According to the group's website, a missionary for the church was sent around the world to discover a land to survive the famine and, after scouting 60 countries, settled on Fiji. The group and its leader believe that Fiji is the so-called "center of the world as promised in the Bible" and moved there in 2014. After the members arrived in Fiji, all of the 400 followers' passports were allegedly seized. Mainstream churches in Fiji had reportedly accused the church of being a cult for years. A spokesman for the local Methodist Church told reporters, "I think it's common knowledge here that the movement is a cult movement ...."

=== Investigations, allegations of abuse and arrests ===
In 2014, a man with schizophrenia sued Shin for $6 million, alleging she supervised an attempt to cure his mental illness which involved bounding him with duct tape and depriving him of his medication for 10 days, ultimately causing him to lose his leg due to gangrene.

In 2018, footage emerged of the church's followers forcibly slapping each other, supposedly to "beat the Devil" out of each other. In a documentary aired in South Korea, testimony from ex-church members detailed allegations of physical abuse and overwork; Shin and other members would allegedly surround individuals and beat them. These public beatings are known as "ground thrashings". In July, Shin and two other members were arrested after arriving at Incheon Airport in Seoul. In August, South Korean police were reportedly investigating the church over allegations of unlawful imprisonment, assault, and exploitation of foreign currency. On 14 August, the church headquarters in Navua were raided by South Korean police, Fijian police, and the Fijian Department of Immigration. After the raid, followers of the church were offered consular assistance.

On 30 July 2019, Shin was found guilty and sentenced to six years' imprisonment. In 2020, upon appeal, Shin's prison term was increased to seven years on charges of joint injury, special assault, special confinement, fraud, child abuse, and abandonment and neglect of children.

In 2024, an escaped member alleged that they had suffered eight years of assault and forced labor. Additionally, the church was being investigated by Fijian authorities for interfering in the passport issuance of members' families and for legal violations by its affiliated businesses. On 6 December 2024, during an appeal, Shin faced strong protests from victims as she repeatedly claimed she did not use the "ground thrashing" beatings as a means of controlling church members.

During a January 2025 hearing for an appeal made by Shin and five other members, the court reduced Shin's sentence to four years and six months in prison. Another defendant, also surnamed Shin, had his sentence reduced from two years and six months to two years, while a defendant surnamed Kwon had his sentence reduced from three years and six months to one year and six months.

In December 2025, the US State Department alleged that the Grace Road Church was involved in human trafficking following the escape of at least four US citizens, including two children, from the sect. On 15 December, the US State Department threatened to downgrade Fiji to a "Tier 3" ranking, a move which would lead to a significant reduction in US aid to Fiji, unless the Fijian government took action against the Grace Road Church.

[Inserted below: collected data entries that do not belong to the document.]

`src/rtl/alarm_ctrl_if.sv`:
```
// alarm_ctrl_if: time-core strobes and button levels in, buzzer and session status out
interface alarm_ctrl_if;
  logic       i_sectick;
  logic       i_mintick;
  logic       i_match;
  logic [2:0] i_day;
  logic       i_alarmon;
  logic       i_snooze;
  logic       i_dismiss;
  logic       o_buzz;
  logic       o_active;
  logic       o_snoozed;
  logic [3:0] o_snzcnt;
  modport master (
    output i_sectick, i_mintick, i_match, i_day, i_alarmon, i_snooze, i_dismiss,
    input  o_buzz, o_active, o_snoozed, o_snzcnt
  );
  modport slave (
    input  i_sectick, i_mintick, i_match, i_day, i_alarmon, i_snooze, i_dismiss,
    output o_buzz, o_active, o_snoozed, o_snzcnt
  );
endinterface

```
`src/rtl/alarm_ctrl.sv`:
```
// alarm_ctrl: alarm session FSM with weekday mask, beep pattern, limited snooze and ring timeout
module alarm_ctrl #(
  parameter int         NW          = 7,
  parameter logic [6:0] WEEKMASK    = 7'b0011111,
  parameter int         BEEP_ON     = 1,
  parameter int         BEEP_OFF    = 1,
  parameter int         SNOOZE_MIN  = 9,
  parameter int         MAX_SNOOZE  = 3,
  parameter int         TIMEOUT_MIN = 5
) (
  input logic          clk,
  input logic          rst,
  alarm_ctrl_if.slave  bus
);
  typedef enum logic [1:0] {IDLE, RING, SNOOZE, DONE} state_t;
  localparam logic [7:0] MASK8 = 8'(WEEKMASK);
  localparam logic [3:0] PON   = 4'(BEEP_ON);
  localparam logic [3:0] PMAX  = 4'(BEEP_ON + BEEP_OFF - 1);
  localparam logic [3:0] SNZ   = 4'(SNOOZE_MIN);
  localparam logic [2:0] MAXS  = 3'(MAX_SNOOZE);
  localparam logic [3:0] TMO   = 4'(TIMEOUT_MIN);
  state_t     r_state, w_next;
  logic       r_match_d, r_snz_d, r_dis_d;
  logic [3:0] r_phase, w_phase, r_tmr, w_tmr, r_snzcnt, w_snz;
  logic [2:0] r_used, w_used;
  logic       r_buzz, r_active, r_snoozed;
  logic       w_match_e, w_snz_e, w_dis_e, w_day_ok;
  assign w_match_e = bus.i_match & ~r_match_d;
  assign w_snz_e   = bus.i_snooze & ~r_snz_d;
  assign w_dis_e   = bus.i_dismiss & ~r_dis_d;
  // days outside the week index the zero-padded top of the mask and never trigger
  assign w_day_ok  = (int'(bus.i_day) < NW) && MASK8[bus.i_day];
  assign bus.o_buzz    = r_buzz;
  assign bus.o_active  = r_active;
  assign bus.o_snoozed = r_snoozed;
  assign bus.o_snzcnt  = r_snzcnt;
  // next state and counters; priority is enable, dismiss, snooze, then timer events
  always_comb begin
    w_next  = r_state;
    w_phase = r_phase;
    w_tmr   = r_tmr;
    w_used  = r_used;
    w_snz   = r_snzcnt;
    case (r_state)
      IDLE: if (w_match_e && bus.i_alarmon && w_day_ok) begin
        w_next  = RING;
        w_phase = '0;
        w_tmr   = '0;
        w_used  = '0;
      end
      RING: if (!bus.i_alarmon) w_next = IDLE;
      else if (w_dis_e) w_next = DONE;
      else if (w_snz_e && r_used < MAXS) begin
        w_next = SNOOZE;
        w_snz  = SNZ;
        w_used = r_used + 3'd1;
      end else begin
        if (bus.i_sectick) w_phase = (r_phase == PMAX) ? '0 : r_phase + 4'd1;
        if (bus.i_mintick) w_tmr = r_tmr + 4'd1;
        if (bus.i_mintick && r_tmr + 4'd1 == TMO) w_next = DONE;
      end
      SNOOZE: if (!bus.i_alarmon) w_next = IDLE;
      else if (w_dis_e) w_next = DONE;
      else if (bus.i_mintick && r_snzcnt == 4'd1) begin
        w_next  = RING;
        w_phase = '0;
        w_tmr   = '0;
      end else if (bus.i_mintick) w_snz = r_snzcnt - 4'd1;
      default: if (!bus.i_alarmon || !bus.i_match) w_next = IDLE;
    endcase
  end
  // state, edge history and registered outputs derived from the next state
  always_ff @(posedge clk) begin
    if (rst) begin
      r_state   <= IDLE;
      r_match_d <= 1'b1;
      r_snz_d   <= 1'b1;
      r_dis_d   <= 1'b1;
      r_phase   <= '0;
      r_tmr     <= '0;
      r_used    <= '0;
      r_snzcnt  <= '0;
      r_buzz    <= 1'b0;
      r_active  <= 1'b0;
      r_snoozed <= 1'b0;
    end else begin
      r_state   <= w_next;
      r_match_d <= bus.i_match;
      r_snz_d   <= bus.i_snooze;
      r_dis_d   <= bus.i_dismiss;
      r_phase   <= w_phase;
      r_tmr     <= w_tmr;
      r_used    <= w_used;
      r_snzcnt  <= (w_next == SNOOZE) ? w_snz : '0;
      r_buzz    <= (w_next == RING) && (w_phase < PON);
      r_active  <= (w_next == RING) || (w_next == SNOOZE);
      r_snoozed <= (w_next == SNOOZE);
    end
  end
endmodule

```
`src/flat_wrapper.sv`:
```
// flat-port wrapper written by rule: the top's interface ports become plain ports
module alarm_ctrl_flat 
#(
  parameter int         NW          = 7,
  parameter logic [6:0] WEEKMASK    = 7'b0011111,
  parameter int         BEEP_ON     = 1,
  parameter int         BEEP_OFF    = 1,
  parameter int         SNOOZE_MIN  = 9,
  parameter int         MAX_SNOOZE  = 3,
  parameter int         TIMEOUT_MIN = 5
)
  (clk, rst, bus_i_sectick, bus_i_mintick, bus_i_match, bus_i_day, bus_i_alarmon, bus_i_snooze, bus_i_dismiss, bus_o_buzz, bus_o_active, bus_o_snoozed, bus_o_snzcnt);
  alarm_ctrl_if bus_i ();
  input logic clk;
  input logic rst;
  input wire logic [$bits(bus_i.i_sectick)-1:0] bus_i_sectick;
  input wire logic [$bits(bus_i.i_mintick)-1:0] bus_i_mintick;
  input wire logic [$bits(bus_i.i_match)-1:0] bus_i_match;
  input wire logic [$bits(bus_i.i_day)-1:0] bus_i_day;
  input wire logic [$bits(bus_i.i_alarmon)-1:0] bus_i_alarmon;
  input wire logic [$bits(bus_i.i_snooze)-1:0] bus_i_snooze;
  input wire logic [$bits(bus_i.i_dismiss)-1:0] bus_i_dismiss;
  output wire logic [$bits(bus_i.o_buzz)-1:0] bus_o_buzz;
  output wire logic [$bits(bus_i.o_active)-1:0] bus_o_active;
  output wire logic [$bits(bus_i.o_snoozed)-1:0] bus_o_snoozed;
  output wire logic [$bits(bus_i.o_snzcnt)-1:0] bus_o_snzcnt;
  assign bus_i.i_sectick = bus_i_sectick;
  assign bus_i.i_mintick = bus_i_mintick;
  assign bus_i.i_match = bus_i_match;
  assign bus_i.i_day = bus_i_day;
  assign bus_i.i_alarmon = bus_i_alarmon;
  assign bus_i.i_snooze = bus_i_snooze;
  assign bus_i.i_dismiss = bus_i_dismiss;
  assign bus_o_buzz = bus_i.o_buzz;
  assign bus_o_active = bus_i.o_active;
  assign bus_o_snoozed = bus_i.o_snoozed;
  assign bus_o_snzcnt = bus_i.o_snzcnt;
  alarm_ctrl #(.NW(NW), .WEEKMASK(WEEKMASK), .BEEP_ON(BEEP_ON), .BEEP_OFF(BEEP_OFF), .SNOOZE_MIN(SNOOZE_MIN), .MAX_SNOOZE(MAX_SNOOZE), .TIMEOUT_MIN(TIMEOUT_MIN)) u_core (.clk(clk), .rst(rst), .bus(bus_i));
endmodule
```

== Commercial activities ==
After arriving in Fiji in 2014, the church formed a conglomerate, the Grace Road Group (GRG), to begin and manage commercial ventures in the country. The church raises funds through the GRG, which employed at least 300 Koreans and 100 Fijians in August 2018. The businesses opened by the group include restaurant chains, beauty salons, a construction firm, a hardware store, and a farm started in partnership with the Fiji National University.

A statement from the organization claims that the allegations against Shin were false and "have gone too far." The statement continued, "GR Group family, who have been working proudly as owners are very enraged by all the lies ... Those who wish to slander us have created unspeakable lies about passport confiscation, forced labor, incarceration, and violence."